To test the impact of the Y311N mutation in a mammalian system, we used mature bovine chromaffin cells, which strictly rely on the SYT1 isoform in regulated exocytosis (Burgoyne and Morgan, 2003). Expression of the soluble C2AB fragment in the cytoplasm is known to impede catecholamine release because this soluble C2AB competes with the native vesicular SYT for its molecular target. Mutation of this inhibitory C2AB allows analysis of the residues that contribute to this competition. By inference, this provides insight into functionally important amino acids in the native vesicular form of SYT as has previously been shown for the C2B lysines 326 and 327 (Rickman et al., 2004a). Amperometric recordings demonstrated that introduction of the Y311N mutation in the soluble C2AB is sufficient to relieve the blockade of exocytosis (Figure 8C). Therefore, the soluble C2AB carrying an equivalent of the Drosophila AD3 mutation cannot compete with the vesicular SYT function in exocytosis. This highlights the functional importance of the Y311 tyrosine residue at the concave face of the C2B domain, further indicating an essential role of the constitutive SYT/SNARE link in regulated exocytosis.

DISCUSSION

The identification of the SNARE fusion machinery and the calcium sensor SYT led to a number of hypothetical models of their mutual organization between the vesicular and plasma membranes in regulated exocytosis (Yoshihara and Littleton, 2002; Koh and Bellen, 2003; Nishiki and Augustine, 2004). Here, we have provided a structure-based model for the constitutive SYT/SNARE assembly that was derived and tested through complementary experimental and theoretical approaches.
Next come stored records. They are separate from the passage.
--- config.mk ---
export PLATFORM = sky130hd
export DESIGN_NAME = gpod_decode
export DESIGN_NICKNAME = d
export VERILOG_FILES = /design/src/shared/gpod_pkg.sv /design/src/rtl/gpod_decode.sv /design/src/rtl/gpod_map_decode.sv /design/src/rtl/gpod_mix_unit.sv
export VERILOG_INCLUDE_DIRS = /design/src /design/src/shared
export SDC_FILE = /design/constraint.sdc
export NUM_CORES = 1
export LEC_CHECK = 0
export ABC_AREA = 1
export BUFFER_PORTS_ARGS = -buffer_cell sky130_fd_sc_hd__buf_2
export CAP_MARGIN = 20
export CORE_MARGIN = 4
export CORE_UTILIZATION = 30
export DETAILED_ROUTE_END_ITERATION = 10
export PLACE_DENSITY = 0.5
export SETUP_SLACK_MARGIN = 0.1
export SYNTH_ARGS = -nofsm -noshare
export SYNTH_HDL_FRONTEND = slang
export SYNTH_SLANG_ARGS = --single-unit
--- constraint.sdc ---
create_clock -name sys_clk -period 3 [get_ports sys_clk]
set_input_delay 0 -clock sys_clk [delete_from_list [all_inputs] [get_ports sys_clk]]
set_output_delay 0 -clock sys_clk [all_outputs]
set_load 0.01 [all_outputs]
--- src/shared/gpod_map.svh ---
/*
  Register offsets, field positions, reset values and timing counts for the pel operation decoder.
  Assumes a byte-addressed register window; included by bare name wherever the map is needed.
*/
`ifndef GPOD_MAP_SVH
`define GPOD_MAP_SVH

// ***************************************************************
// Register offsets (byte addresses)
// ***************************************************************
`define GPOD_OFF_FG_MIX      8'h48
`define GPOD_OFF_BG_MIX      8'h49
`define GPOD_OFF_BG_COLOR    8'h5c
`define GPOD_OFF_FG_COLOR    8'h58
`define GPOD_OFF_OP_WIDTH    8'h60
`define GPOD_OFF_OP_HEIGHT   8'h62
`define GPOD_OFF_SRC_X       8'h70
`define GPOD_OFF_SRC_Y       8'h72
`define GPOD_OFF_PAT_X       8'h74
`define GPOD_OFF_PAT_Y       8'h76
`define GPOD_OFF_DEST_X      8'h78
`define GPOD_OFF_DEST_Y      8'h7a
`define GPOD_OFF_OP_CMD      8'h7c
`define GPOD_OFF_MASK_X      8'h6c
`define GPOD_OFF_MASK_Y      8'h6e
`define GPOD_OFF_STATUS      8'h80

// ***************************************************************
// Command word field positions
// ***************************************************************
`define GPOD_BG_SRC_HI   31
`define GPOD_BG_SRC_LO   30
`define GPOD_FG_SRC_HI   29
`define GPOD_FG_SRC_LO   28
`define GPOD_STEP_HI     27
`define GPOD_STEP_LO     24
`define GPOD_SMAP_HI     23
`define GPOD_SMAP_LO     20
`define GPOD_DMAP_HI     19
`define GPOD_DMAP_LO     16
`define GPOD_PMAP_HI     15
`define GPOD_PMAP_LO     12
`define GPOD_MASK_HI     7
`define GPOD_MASK_LO     6
`define GPOD_DMODE_HI    5
`define GPOD_DMODE_LO    4
`define GPOD_OCT_HI      2
`define GPOD_OCT_LO      0

// ***************************************************************
// Reset values and timing counts
// ***************************************************************
`define GPOD_RST_CMD     32'h0000_0000
`define GPOD_RST_POS     16'h0000
`define GPOD_STEP_NS     8
`define GPOD_CLK_NS      8
`define GPOD_STEP_CYC    ((`GPOD_STEP_NS + `GPOD_CLK_NS - 1) / `GPOD_CLK_NS)

`endif

--- src/shared/gpod_pkg.sv ---
/*
  Types for the pel operation decoder: field encodings and the decoded command carrier.
  Assumes gpod_map.svh is compiled alongside; this package holds types only.
*/
package gpod_pkg;

  typedef enum logic [1:0] {
    GPOD_SRC_COLOR = 2'h0,
    GPOD_SRC_MAP   = 2'h2
  } gpod_src_t;

  typedef enum logic [3:0] {
    GPOD_STEP_DSR   = 4'h2,
    GPOD_STEP_LDR   = 4'h3,
    GPOD_STEP_DSW   = 4'h4,
    GPOD_STEP_LDW   = 4'h5,
    GPOD_STEP_BLT   = 4'h8,
    GPOD_STEP_IBLT  = 4'h9,
    GPOD_STEP_FBLT  = 4'ha
  } gpod_step_t;

  typedef enum logic [3:0] {
    GPOD_MAP_A      = 4'h1,
    GPOD_MAP_B      = 4'h2,
    GPOD_MAP_C      = 4'h3,
    GPOD_MAP_FG     = 4'h8,
    GPOD_MAP_FROMSRC = 4'h9
  } gpod_map_t;

  typedef enum logic [1:0] {
    GPOD_MASK_OFF   = 2'h0,
    GPOD_MASK_BOUND = 2'h1,
    GPOD_MASK_FULL  = 2'h2
  } gpod_mask_t;

  // Decoded command fields handed to the drawing engine.
  typedef struct packed {
    logic       bg_from_map;
    logic       fg_from_map;
    logic       is_blt;
    logic       is_line;
    logic       is_read;
    logic       invert;
    logic       area_fill;
    logic [2:0] src_map_sel;
    logic [2:0] dst_map_sel;
    logic [2:0] pat_map_sel;
    logic       pat_fixed_fg;
    logic       pat_from_src;
    logic       mask_bound;
    logic       mask_full;
    logic [1:0] draw_mode;
    logic       x_left;
    logic       y_up;
    logic       illegal;
  } gpod_dec_t;

  // Start positions and operation size handed to the drawing engine.
  typedef struct packed {
    logic [15:0] src_x;
    logic [15:0] src_y;
    logic [15:0] dst_x;
    logic [15:0] dst_y;
    logic [15:0] pat_x;
    logic [15:0] pat_y;
    logic [15:0] mask_x;
    logic [15:0] mask_y;
    logic [15:0] width_m1;
    logic [15:0] height_m1;
  } gpod_pos_t;

endpackage

--- src/rtl/gpod_decode.sv ---
/*
  Pel operation decoder: register window, command word decode, start pulse and mix datapath.
  Assumes a same-clock master on a plain strobe port; read data appear one cycle after the read strobe.
*/
// Chosen here: strobed register access.
// Function
// - 32-bit command register at 7Ch
// - command word field positions as documented
// - background pels: colour 00, map 10
// - foreground pels: colour 00, map 10
// - step field selects operation type
// - source map field picks A, B, C
// - destination map field picks A, B, C
// - pattern: maps, fixed foreground, from source
// - mask mode: off, boundary, full
// - drawing mode ignored for block transfers
// - octant sets block traversal order
// - source X and Y offset registers
// - destination X, Y at 78h, 7Ah
// - pattern X and Y offset registers
// - mask origin X and Y registers
// - mix codes including arithmetic 10 to 15
// - width register holds width minus one
`timescale 1ns/1ps
`include "gpod_map.svh"
module gpod_decode
  import gpod_pkg::*;
#(
  parameter int PEL_W = 8
) (
  // Clock and reset
  input  wire logic             sys_clk,
  input  wire logic             sys_rst,
  // Register port
  input  wire logic [7:0]       reg_addr,
  input  wire logic [31:0]      reg_wdata,
  input  wire logic             reg_wr,
  input  wire logic             reg_rd,
  output logic [31:0]           reg_rdata,
  // Engine handshake
  input  wire logic             eng_done,
  output logic                  op_start,
  output logic                  op_busy,
  output gpod_dec_t             op_dec,
  output gpod_pos_t             op_pos,
  // Mix datapath
  input  wire logic [PEL_W-1:0] src_pel,
  input  wire logic [PEL_W-1:0] dst_pel,
  input  wire logic             pel_is_fg,
  output logic [PEL_W-1:0]      mix_pel
);

  if (PEL_W < 1 || PEL_W > 8) $error("gpod_decode: PEL_W must be 1 to 8");

  // ***************************************************************
  // Registers
  // ***************************************************************
  typedef enum logic [1:0] {ST_IDLE, ST_RUN} gpod_state_t;

  logic [31:0]      cmd_r,    cmd_nxt;
  gpod_pos_t        pos_r,    pos_nxt;
  logic [4:0]       fg_mix_r, fg_mix_nxt;
  logic [4:0]       bg_mix_r, bg_mix_nxt;
  logic [7:0]       fg_col_r, fg_col_nxt;
  logic [7:0]       bg_col_r, bg_col_nxt;
  logic [31:0]      rdata_r,  rdata_nxt;
  logic             start_r,  start_nxt;
  gpod_dec_t        dec_r,    dec_nxt;
  logic [PEL_W-1:0] mix_r,    mix_nxt;
  gpod_state_t      state_r,  state_nxt;
  logic             busy_r,   busy_nxt;
  logic             eng_done_q;

  // ***************************************************************
  // Field decode
  // ***************************************************************
  logic [3:0] step_f;
  logic [1:0] bg_f;
  logic [1:0] fg_f;
  logic [1:0] mask_f;
  logic [2:0] oct_f;
  logic [2:0] smap_sel;
  logic [2:0] dmap_sel;
  logic [2:0] pmap_sel;
  logic       pat_fg;
  logic       pat_src;
  logic       smap_ok;
  logic       dmap_ok;
  logic       pmap_ok;
  logic       blt_op;
  logic       step_ok;
  logic       src_ok;
  logic       mask_ok;
  logic [PEL_W-1:0] src_eff;
  logic [PEL_W-1:0] mix_res;

  always_comb begin
    bg_f   = cmd_r[`GPOD_BG_SRC_HI:`GPOD_BG_SRC_LO];
    fg_f   = cmd_r[`GPOD_FG_SRC_HI:`GPOD_FG_SRC_LO];
    step_f = cmd_r[`GPOD_STEP_HI:`GPOD_STEP_LO];
    mask_f = cmd_r[`GPOD_MASK_HI:`GPOD_MASK_LO];
    oct_f  = cmd_r[`GPOD_OCT_HI:`GPOD_OCT_LO];
  end

  gpod_map_decode u_smap (
    .code      (cmd_r[`GPOD_SMAP_HI:`GPOD_SMAP_LO]),
    .allow_pat (1'b0),
    .sel       (smap_sel),
    .fixed_fg  (),
    .from_src  (),
    .valid     (smap_ok)
  );

  gpod_map_decode u_dmap (
    .code      (cmd_r[`GPOD_DMAP_HI:`GPOD_DMAP_LO]),
    .allow_pat (1'b0),
    .sel       (dmap_sel),
    .fixed_fg  (),
    .from_src  (),
    .valid     (dmap_ok)
  );

  gpod_map_decode u_pmap (
    .code      (cmd_r[`GPOD_PMAP_HI:`GPOD_PMAP_LO]),
    .allow_pat (1'b1),
    .sel       (pmap_sel),
    .fixed_fg  (pat_fg),
    .from_src  (pat_src),
    .valid     (pmap_ok)
  );

  always_comb begin
    dec_nxt = '0;
    blt_op  = step_f[3];
    step_ok = 1'b0;
    case (step_f)
      GPOD_STEP_DSR, GPOD_STEP_LDR, GPOD_STEP_DSW, GPOD_STEP_LDW,
      GPOD_STEP_BLT, GPOD_STEP_IBLT, GPOD_STEP_FBLT: step_ok = 1'b1;
      default: step_ok = 1'b0;
    endcase
    src_ok  = (bg_f == GPOD_SRC_COLOR || bg_f == GPOD_SRC_MAP) &&
              (fg_f == GPOD_SRC_COLOR || fg_f == GPOD_SRC_MAP);
    mask_ok = (mask_f != 2'h3);
    dec_nxt.bg_from_map  = (bg_f == GPOD_SRC_MAP);
    dec_nxt.fg_from_map  = (fg_f == GPOD_SRC_MAP);
    dec_nxt.is_blt       = step_ok && blt_op;
    dec_nxt.is_line      = step_ok && !blt_op && step_f[0];
    dec_nxt.is_read      = step_ok && !blt_op && !step_f[2];
    dec_nxt.invert       = (step_f == GPOD_STEP_IBLT);
    dec_nxt.area_fill    = (step_f == GPOD_STEP_FBLT);
    dec_nxt.src_map_sel  = smap_sel;
    dec_nxt.dst_map_sel  = dmap_sel;
    dec_nxt.pat_map_sel  = pmap_sel;
    dec_nxt.pat_fixed_fg = pat_fg;
    dec_nxt.pat_from_src = pat_src;
    dec_nxt.mask_bound   = (mask_f == GPOD_MASK_BOUND);
    dec_nxt.mask_full    = (mask_f == GPOD_MASK_FULL);
    // Block transfers walk rectangles, so the line style bits are forced off.
    dec_nxt.draw_mode    = blt_op ? 2'h0 : cmd_r[`GPOD_DMODE_HI:`GPOD_DMODE_LO];
    dec_nxt.x_left       = oct_f[2];
    dec_nxt.y_up         = oct_f[1];
    // A reserved source code is refused even when no source map is read.
    dec_nxt.illegal      = !(step_ok && src_ok && mask_ok && smap_ok && dmap_ok && pmap_ok);
  end

  // ***************************************************************
  // Register writes, start and read-back
  // ***************************************************************
  always_comb begin
    cmd_nxt    = cmd_r;
    pos_nxt    = pos_r;
    fg_mix_nxt = fg_mix_r;
    bg_mix_nxt = bg_mix_r;
    fg_col_nxt = fg_col_r;
    bg_col_nxt = bg_col_r;
    start_nxt  = 1'b0;
    state_nxt  = state_r;
    rdata_nxt  = 32'h0000_0000;
    if (reg_wr) begin
      case (reg_addr)
        `GPOD_OFF_OP_CMD: begin
          cmd_nxt = reg_wdata;
          // A command written while busy is stored but does not restart the engine.
          start_nxt = (state_r == ST_IDLE);
        end
        `GPOD_OFF_DEST_X:    pos_nxt.dst_x     = reg_wdata[15:0];
        `GPOD_OFF_DEST_Y:    pos_nxt.dst_y     = reg_wdata[15:0];
        `GPOD_OFF_SRC_X:     pos_nxt.src_x     = reg_wdata[15:0];
        `GPOD_OFF_SRC_Y:     pos_nxt.src_y     = reg_wdata[15:0];
        `GPOD_OFF_PAT_X:     pos_nxt.pat_x     = reg_wdata[15:0];
        `GPOD_OFF_PAT_Y:     pos_nxt.pat_y     = reg_wdata[15:0];
        `GPOD_OFF_MASK_X:    pos_nxt.mask_x    = reg_wdata[15:0];
        `GPOD_OFF_MASK_Y:    pos_nxt.mask_y    = reg_wdata[15:0];
        `GPOD_OFF_OP_WIDTH:  pos_nxt.width_m1  = reg_wdata[15:0];
        `GPOD_OFF_OP_HEIGHT: pos_nxt.height_m1 = reg_wdata[15:0];
        `GPOD_OFF_FG_MIX:    fg_mix_nxt        = reg_wdata[4:0];
        `GPOD_OFF_BG_MIX:    bg_mix_nxt        = reg_wdata[4:0];
        `GPOD_OFF_FG_COLOR:  fg_col_nxt        = reg_wdata[7:0];
        `GPOD_OFF_BG_COLOR:  bg_col_nxt        = reg_wdata[7:0];
        default: ;
      endcase
    end
    case (state_r)
      ST_IDLE: if (start_nxt) state_nxt = ST_RUN;
      ST_RUN:  if (eng_done_q) state_nxt = ST_IDLE;
      default: state_nxt = ST_IDLE;
    endcase
    // Busy has its own flop so that the output carries no decode logic.
    busy_nxt = (state_nxt == ST_RUN);
    if (reg_rd) begin
      case (reg_addr)
        `GPOD_OFF_OP_CMD:    rdata_nxt = cmd_r;
        `GPOD_OFF_DEST_X:    rdata_nxt = {16'h0000, pos_r.dst_x};
        `GPOD_OFF_DEST_Y:    rdata_nxt = {16'h0000, pos_r.dst_y};
        `GPOD_OFF_SRC_X:     rdata_nxt = {16'h0000, pos_r.src_x};
        `GPOD_OFF_SRC_Y:     rdata_nxt = {16'h0000, pos_r.src_y};
        `GPOD_OFF_PAT_X:     rdata_nxt = {16'h0000, pos_r.pat_x};
        `GPOD_OFF_PAT_Y:     rdata_nxt = {16'h0000, pos_r.pat_y};
        `GPOD_OFF_MASK_X:    rdata_nxt = {16'h0000, pos_r.mask_x};
        `GPOD_OFF_MASK_Y:    rdata_nxt = {16'h0000, pos_r.mask_y};
        `GPOD_OFF_OP_WIDTH:  rdata_nxt = {16'h0000, pos_r.width_m1};
        `GPOD_OFF_OP_HEIGHT: rdata_nxt = {16'h0000, pos_r.height_m1};
        `GPOD_OFF_FG_MIX:    rdata_nxt = {27'h0, fg_mix_r};
        `GPOD_OFF_BG_MIX:    rdata_nxt = {27'h0, bg_mix_r};
        `GPOD_OFF_FG_COLOR:  rdata_nxt = {24'h000000, fg_col_r};
        `GPOD_OFF_BG_COLOR:  rdata_nxt = {24'h000000, bg_col_r};
        `GPOD_OFF_STATUS:    rdata_nxt = {30'h0, dec_r.illegal, busy_r};
        default:             rdata_nxt = 32'h0000_0000;
      endcase
    end
  end

  // ***************************************************************
  // Mix datapath
  // ***************************************************************
  always_comb begin
    // Colour registers stand in for the source when the field selects colour.
    if (pel_is_fg) begin
      src_eff = dec_r.fg_from_map ? src_pel : fg_col_r[PEL_W-1:0];
    end else begin
      src_eff = dec_r.bg_from_map ? src_pel : bg_col_r[PEL_W-1:0];
    end
    mix_nxt = mix_res;
  end

  gpod_mix_unit #(
    .W (PEL_W)
  ) u_mix (
    .code (pel_is_fg ? fg_mix_r : bg_mix_r),
    .src  (src_eff),
    .dst  (dst_pel),
    .res  (mix_res)
  );

  always_ff @(posedge sys_clk) begin
    if (sys_rst) begin
      cmd_r      <= `GPOD_RST_CMD;
      pos_r      <= '0;
      fg_mix_r   <= 5'h00;
      bg_mix_r   <= 5'h00;
      fg_col_r   <= 8'h00;
      bg_col_r   <= 8'h00;
      rdata_r    <= 32'h0000_0000;
      start_r    <= 1'b0;
      dec_r      <= '0;
      mix_r      <= '0;
      state_r    <= ST_IDLE;
      busy_r     <= 1'b0;
      eng_done_q <= 1'b0;
    end else begin
      cmd_r      <= cmd_nxt;
      pos_r      <= pos_nxt;
      fg_mix_r   <= fg_mix_nxt;
      bg_mix_r   <= bg_mix_nxt;
      fg_col_r   <= fg_col_nxt;
      bg_col_r   <= bg_col_nxt;
      rdata_r    <= rdata_nxt;
      start_r    <= start_nxt;
      dec_r      <= dec_nxt;
      mix_r      <= mix_nxt;
      state_r    <= state_nxt;
      busy_r     <= busy_nxt;
      eng_done_q <= eng_done;
    end
  end

  always_comb begin
    reg_rdata = rdata_r;
    op_start  = start_r;
    op_busy   = busy_r;
    op_dec    = dec_r;
    op_pos    = pos_r;
    mix_pel   = mix_r;
  end

endmodule

--- src/rtl/gpod_map_decode.sv ---
/*
  Decodes a 4-bit map selection field into a one-hot map select and a validity flag.
  Assumes a combinational context; the caller registers the result.
*/
`timescale 1ns/1ps
module gpod_map_decode
  import gpod_pkg::*;
(
  // Field in
  input  wire logic [3:0] code,
  // Pattern extensions allowed
  input  wire logic       allow_pat,
  // Decoded out
  output logic [2:0]      sel,
  output logic            fixed_fg,
  output logic            from_src,
  output logic            valid
);

  always_comb begin
    sel      = 3'h0;
    fixed_fg = 1'b0;
    from_src = 1'b0;
    valid    = 1'b1;
    case (code)
      GPOD_MAP_A: sel = 3'h1;
      GPOD_MAP_B: sel = 3'h2;
      GPOD_MAP_C: sel = 3'h4;
      GPOD_MAP_FG: begin
        fixed_fg = allow_pat;
        valid    = allow_pat;
      end
      GPOD_MAP_FROMSRC: begin
        from_src = allow_pat;
        valid    = allow_pat;
      end
      default: valid = 1'b0;
    endcase
  end

endmodule

--- src/rtl/gpod_mix_unit.sv ---
/*
  Mix function of source and destination pels, selected by a 5-bit code.
  Assumes pels are unsigned; the caller registers the result.
*/
`timescale 1ns/1ps
module gpod_mix_unit #(
  parameter int W = 8
) (
  // Operands
  input  wire logic [4:0]   code,
  input  wire logic [W-1:0] src,
  input  wire logic [W-1:0] dst,
  // Result
  output logic [W-1:0]      res
);

  logic [W:0] sum;
  logic [W:0] dms;
  logic [W:0] smd;

  if (W < 1 || W > 16) $error("gpod_mix_unit: W out of range");

  always_comb begin
    sum = {1'b0, src} + {1'b0, dst};
    dms = {1'b0, dst} - {1'b0, src};
    smd = {1'b0, src} - {1'b0, dst};
    case (code)
      5'h00: res = '0;
      5'h01: res = src & dst;
      5'h02: res = src & ~dst;
      5'h03: res = src;
      5'h04: res = ~src & dst;
      5'h05: res = dst;
      5'h06: res = src ^ dst;
      5'h07: res = src | dst;
      5'h08: res = ~src & ~dst;
      5'h09: res = src ^ ~dst;
      5'h0a: res = ~dst;
      5'h0b: res = src | ~dst;
      5'h0c: res = ~src;
      5'h0d: res = ~src | dst;
      5'h0e: res = ~src | ~dst;
      5'h0f: res = '1;
      5'h10: res = (src > dst) ? src : dst;
      5'h11: res = (src < dst) ? src : dst;
      5'h12: res = sum[W] ? '1 : sum[W-1:0];
      5'h13: res = dms[W] ? '0 : dms[W-1:0];
      5'h14: res = smd[W] ? '0 : smd[W-1:0];
      5'h15: res = sum[W:1];
      default: res = '0;
    endcase
  end

endmodule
Availability of sequence information in evolutionarily distant organisms allowed us to narrow down our search to conserved sites with a potential role in SYT/SNARE binding. Our reliance on the evolutionary conservation of amino acids is valid because the basic properties of neuroendocrine exocytosis are known to be conserved throughout the animal kingdom (Bellen, 1999). Through mutagenesis analysis, we have determined the SYT binding site on the SNAREs, showing that it resides on helix1 of SNAP-25 and is adjacent to the amino acids involved in the ionic layer of the ternary SNARE complex (Figures 2 and 3). The conservation of this binding motif mirrors the strong conservation of the SNARE-binding epitope on the C2B domain of SYT (Rickman et al., 2004a). The recently published atomic structures of the C2 domains of SYT1 and of the ternary SNARE complex allowed us to use an in silico docking approach and computational power to further confirm the likely interface for the SYT/SNARE interaction. Our computational analysis relied on the assumption that the t-SNARE helices are folded similarly whether in the presence or absence of synaptobrevin. This is valid because 1) the assembly of syntaxin and SNAP-25 is highly α-helical (Fasshauer et al., 1997) and 2) the SNAP-25 [D51K,E52K,E55K] mutation similarly affects constitutive SYT binding to both the t-SNARE assembly and the ternary SNARE complex (Figure 3C).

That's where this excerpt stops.